Stretched Quilt with cyanotypes by Elaine Luther, 2024

Stretched Quilt with cyanotypes by Elaine Luther, Copyright 2024 (10″ x 10″)

You know I love turning things blue. I’ve been printing photograms for a while. Photograms are where you make a cyanotype or Solar Fast print using objects to block the light from getting to the treated paper or fabric. Now, at last, I’m printing photographs. To make the photographic prints look their best, you need to up the contrast some and invert the photo, digitally. Make it look like a photo negative, basically.

I work with a wonderful graphic designer and she created a whole bunch of negatives for me, using photos that my husband took. He’s a talented photographer and lets me use his photos. The typewriter photo is from a set up I created and he photographed. It’s a super long piece of paper that extends out from the typewriter.

On the left side is a cyanotype of vintage recipe cards, typed by hand, of course.  And can you believe that hashtag fabric?  I have one more small piece of it, which luckily has a bit of selvedge with the name of the manufacturer, so I can track down more.  The fabric above the photo is some of my own shibori dyed fabric.
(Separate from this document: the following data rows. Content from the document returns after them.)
==> src/rtl/rr_arbiter3.sv <==
// Three-way round-robin pick; the pointer names the channel with top priority.
module rr_arbiter3
    import fx3_pkg::*;
(
    input  logic       clk,
    input  logic       rst_n,
    input  logic [2:0] eligible,
    input  logic       update,
    output logic [2:0] pick
);

    logic [1:0] ptr;

    always_comb begin
        pick = 3'b000;
        case (ptr)
            2'd1: begin
                if (eligible[1])      pick = 3'b010;
                else if (eligible[2]) pick = 3'b100;
                else if (eligible[0]) pick = 3'b001;
            end
            2'd2: begin
                if (eligible[2])      pick = 3'b100;
                else if (eligible[0]) pick = 3'b001;
                else if (eligible[1]) pick = 3'b010;
            end
            default: begin
                if (eligible[0])      pick = 3'b001;
                else if (eligible[1]) pick = 3'b010;
                else if (eligible[2]) pick = 3'b100;
            end
        endcase
    end

    always_ff @(posedge clk or negedge rst_n) begin
        if (!rst_n) begin
            ptr <= 2'd0;
        end else if (update && (pick != 3'b000)) begin
            ptr <= rr_next(pick);
        end
    end

endmodule

==> src/rtl/fx3_bus_scheduler.sv <==
// Burst sequencer for the shared FX3 Slave FIFO bus: grants whole bursts
// round-robin and generates the bus strobes and per-word channel handshakes.
//
// state | meaning
// IDLE  | wait for an eligible channel, latch grant and endpoint address
// SETUP | one cycle of address setup before the first strobe
// RD    | slrd low for BURST cycles, then drain the read-latency pipe
// WR    | wr_take for BURST cycles, slwr trails it by one cycle
// FLAG  | FLAG_WAIT cycles for FX3 flags to settle, burst_done on the last
module fx3_bus_scheduler
    import fx3_pkg::*;
#(
    parameter int unsigned BURST     = BURST_DEFAULT,
    parameter int unsigned RD_LAT    = 2,
    parameter int unsigned FLAG_WAIT = 3
) (
    input logic                 clk,
    input logic                 rst_n,
    fx3_bus_scheduler_if.master bus
);

    localparam logic [15:0]       LAST_WORD = 16'(BURST - 1);
    localparam logic [2:0]        LAST_WAIT = 3'(FLAG_WAIT - 1);
    localparam logic [RD_LAT-1:0] PIPE_LAST = RD_LAT'(1) << (RD_LAT - 1);

    state_t            state, state_d;
    logic [2:0]        flag_r;
    logic [2:0]        eligible;
    logic [2:0]        pick;
    logic              grant_now;
    logic [15:0]       cnt, cnt_d;
    logic [2:0]        wcnt, wcnt_d;
    logic [2:0]        gnt, gnt_d;
    logic [1:0]        faddr, faddr_d;
    logic              oe, oe_d;
    logic              slrd, slrd_d;
    logic              sloe, sloe_d;
    logic              wr_take, wr_take_d;
    logic              slwr;
    logic              done_pulse;
    logic [RD_LAT-1:0] rd_pipe;

    // Flag bits reordered to channel index: ch0 = flagb, ch1 = flaga, ch2 = flagc.
    assign eligible = bus.req & flag_r & {3{bus.en}};

    rr_arbiter3 u_arb (
        .clk      (clk),
        .rst_n    (rst_n),
        .eligible (eligible),
        .update   (grant_now),
        .pick     (pick)
    );

    always_comb begin
        state_d    = state;
        cnt_d      = cnt;
        wcnt_d     = wcnt;
        gnt_d      = gnt;
        faddr_d    = faddr;
        oe_d       = oe;
        slrd_d     = slrd;
        sloe_d     = sloe;
        wr_take_d  = wr_take;
        grant_now  = 1'b0;
        done_pulse = 1'b0;
        case (state)
            ST_IDLE: begin
                if (eligible != 3'b000) begin
                    grant_now = 1'b1;
                    gnt_d     = pick;
                    faddr_d   = ep_addr(pick);
                    oe_d      = !pick[0];
                    state_d   = ST_SETUP;
                end
            end
            ST_SETUP: begin
                cnt_d = 16'd0;
                if (gnt[0]) begin
                    slrd_d  = 1'b0;
                    sloe_d  = 1'b0;
                    state_d = ST_RD;
                end else begin
                    wr_take_d = 1'b1;
                    state_d   = ST_WR;
                end
            end
            ST_RD: begin
                if (!slrd) begin
                    cnt_d = cnt + 16'd1;
                    if (cnt == LAST_WORD) begin
                        slrd_d = 1'b1;
                    end
                end else if (rd_pipe == PIPE_LAST) begin
                    // Only the final word is left in the pipe: it is on fdata now.
                    sloe_d  = 1'b1;
                    wcnt_d  = 3'd0;
                    state_d = ST_FLAG;
                end
            end
            ST_WR: begin
                if (wr_take) begin
                    cnt_d = cnt + 16'd1;
                    if (cnt == LAST_WORD) begin
                        wr_take_d = 1'b0;
                    end
                end else if (!slwr) begin
                    oe_d    = 1'b0;
                    wcnt_d  = 3'd0;
                    state_d = ST_FLAG;
                end
            end
            ST_FLAG: begin
                if (wcnt == LAST_WAIT) begin
                    done_pulse = 1'b1;
                    gnt_d      = 3'b000;
                    state_d    = ST_IDLE;
                end else begin
                    wcnt_d = wcnt + 3'd1;
                end
            end
            default: begin
                state_d = ST_IDLE;
            end
        endcase
    end

    always_ff @(posedge clk or negedge rst_n) begin
        if (!rst_n) begin
            state   <= ST_IDLE;
            flag_r  <= 3'b000;
            cnt     <= 16'd0;
            wcnt    <= 3'd0;
            gnt     <= 3'b000;
            faddr   <= EP3_OUT;
            oe      <= 1'b0;
            slrd    <= 1'b1;
            sloe    <= 1'b1;
            wr_take <= 1'b0;
            slwr    <= 1'b1;
            rd_pipe <= '0;
        end else begin
            state   <= state_d;
            flag_r  <= {bus.flagc, bus.flaga, bus.flagb};
            cnt     <= cnt_d;
            wcnt    <= wcnt_d;
            gnt     <= gnt_d;
            faddr   <= faddr_d;
            oe      <= oe_d;
            slrd    <= slrd_d;
            sloe    <= sloe_d;
            wr_take <= wr_take_d;
            slwr    <= !wr_take;
            rd_pipe[0] <= !slrd;
            for (int i = 1; i < RD_LAT; i++) begin
                rd_pipe[i] <= rd_pipe[i-1];
            end
        end
    end

    assign bus.slcs       = 1'b0;
    assign bus.pktend     = 1'b1;
    assign bus.slrd       = slrd;
    assign bus.sloe       = sloe;
    assign bus.slwr       = slwr;
    assign bus.faddr      = faddr;
    assign bus.fdata_oe   = oe;
    assign bus.gnt        = gnt;
    assign bus.rd_valid   = rd_pipe[RD_LAT-1];
    assign bus.wr_take    = wr_take;
    assign bus.burst_done = done_pulse;

endmodule

==> src/flat_wrapper.sv <==
// flat-port wrapper written by rule: the top's interface ports become plain ports
module fx3_bus_scheduler_flat import fx3_pkg::*;
#(
    parameter int unsigned BURST     = BURST_DEFAULT,
    parameter int unsigned RD_LAT    = 2,
    parameter int unsigned FLAG_WAIT = 3
)
  (clk, rst_n, bus_flaga, bus_flagb, bus_flagc, bus_req, bus_en, bus_slcs, bus_slrd, bus_sloe, bus_slwr, bus_pktend, bus_faddr, bus_fdata_oe, bus_gnt, bus_rd_valid, bus_wr_take, bus_burst_done);
  fx3_bus_scheduler_if bus_i ();
  input logic clk;
  input logic rst_n;
  input wire logic [$bits(bus_i.flaga)-1:0] bus_flaga;
  input wire logic [$bits(bus_i.flagb)-1:0] bus_flagb;
  input wire logic [$bits(bus_i.flagc)-1:0] bus_flagc;
  input wire logic [$bits(bus_i.req)-1:0] bus_req;
  input wire logic [$bits(bus_i.en)-1:0] bus_en;
  output wire logic [$bits(bus_i.slcs)-1:0] bus_slcs;
  output wire logic [$bits(bus_i.slrd)-1:0] bus_slrd;
  output wire logic [$bits(bus_i.sloe)-1:0] bus_sloe;
  output wire logic [$bits(bus_i.slwr)-1:0] bus_slwr;
  output wire logic [$bits(bus_i.pktend)-1:0] bus_pktend;
  output wire logic [$bits(bus_i.faddr)-1:0] bus_faddr;
  output wire logic [$bits(bus_i.fdata_oe)-1:0] bus_fdata_oe;
  output wire logic [$bits(bus_i.gnt)-1:0] bus_gnt;
  output wire logic [$bits(bus_i.rd_valid)-1:0] bus_rd_valid;
  output wire logic [$bits(bus_i.wr_take)-1:0] bus_wr_take;
  output wire logic [$bits(bus_i.burst_done)-1:0] bus_burst_done;
  assign bus_i.flaga = bus_flaga;
  assign bus_i.flagb = bus_flagb;
  assign bus_i.flagc = bus_flagc;
  assign bus_i.req = bus_req;
  assign bus_i.en = bus_en;
  assign bus_slcs = bus_i.slcs;
  assign bus_slrd = bus_i.slrd;
  assign bus_sloe = bus_i.sloe;
  assign bus_slwr = bus_i.slwr;
  assign bus_pktend = bus_i.pktend;
  assign bus_faddr = bus_i.faddr;
  assign bus_fdata_oe = bus_i.fdata_oe;
  assign bus_gnt = bus_i.gnt;
  assign bus_rd_valid = bus_i.rd_valid;
  assign bus_wr_take = bus_i.wr_take;
  assign bus_burst_done = bus_i.burst_done;
  fx3_bus_scheduler #(.BURST(BURST), .RD_LAT(RD_LAT), .FLAG_WAIT(FLAG_WAIT)) u_core (.clk(clk), .rst_n(rst_n), .bus(bus_i));
endmodule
The photo at the very top of this post shows some test layouts.

I made this piece as a first demonstration of the process – of using photos and documents in fabric works. I’ve been interested in getting photos on fabric for years and have tried so many methods. What’s great about cyanotype and Solar Fast?

They’re permanent, they don’t change the feel of the fabric, and I like the way that transforming a photo, or an object, or even recipe cards, into just two colors, which are not their original colors, changes how we experience it. It takes it out of time, takes it out of the present, or out of the past, and we slow down and look. Much of my art is trying to get people to slow down and look, maybe think about a thing.

This one isn’t very narrative, but it hints at domestic labor, with the recipe cards. Those are from my collection of vintage recipe cards, I never use the originals, only copies. Using them for cyanotype prints doesn’t damage them – there’s an intermediate step where I make a transparency of them.

Rinsing Cyanotypes

After exposing the photograph and photographic negative, the next step is rinsing. Here’s a photo from my studio of rinsing out two new cyanotypes, these are photograms of vintage doilies.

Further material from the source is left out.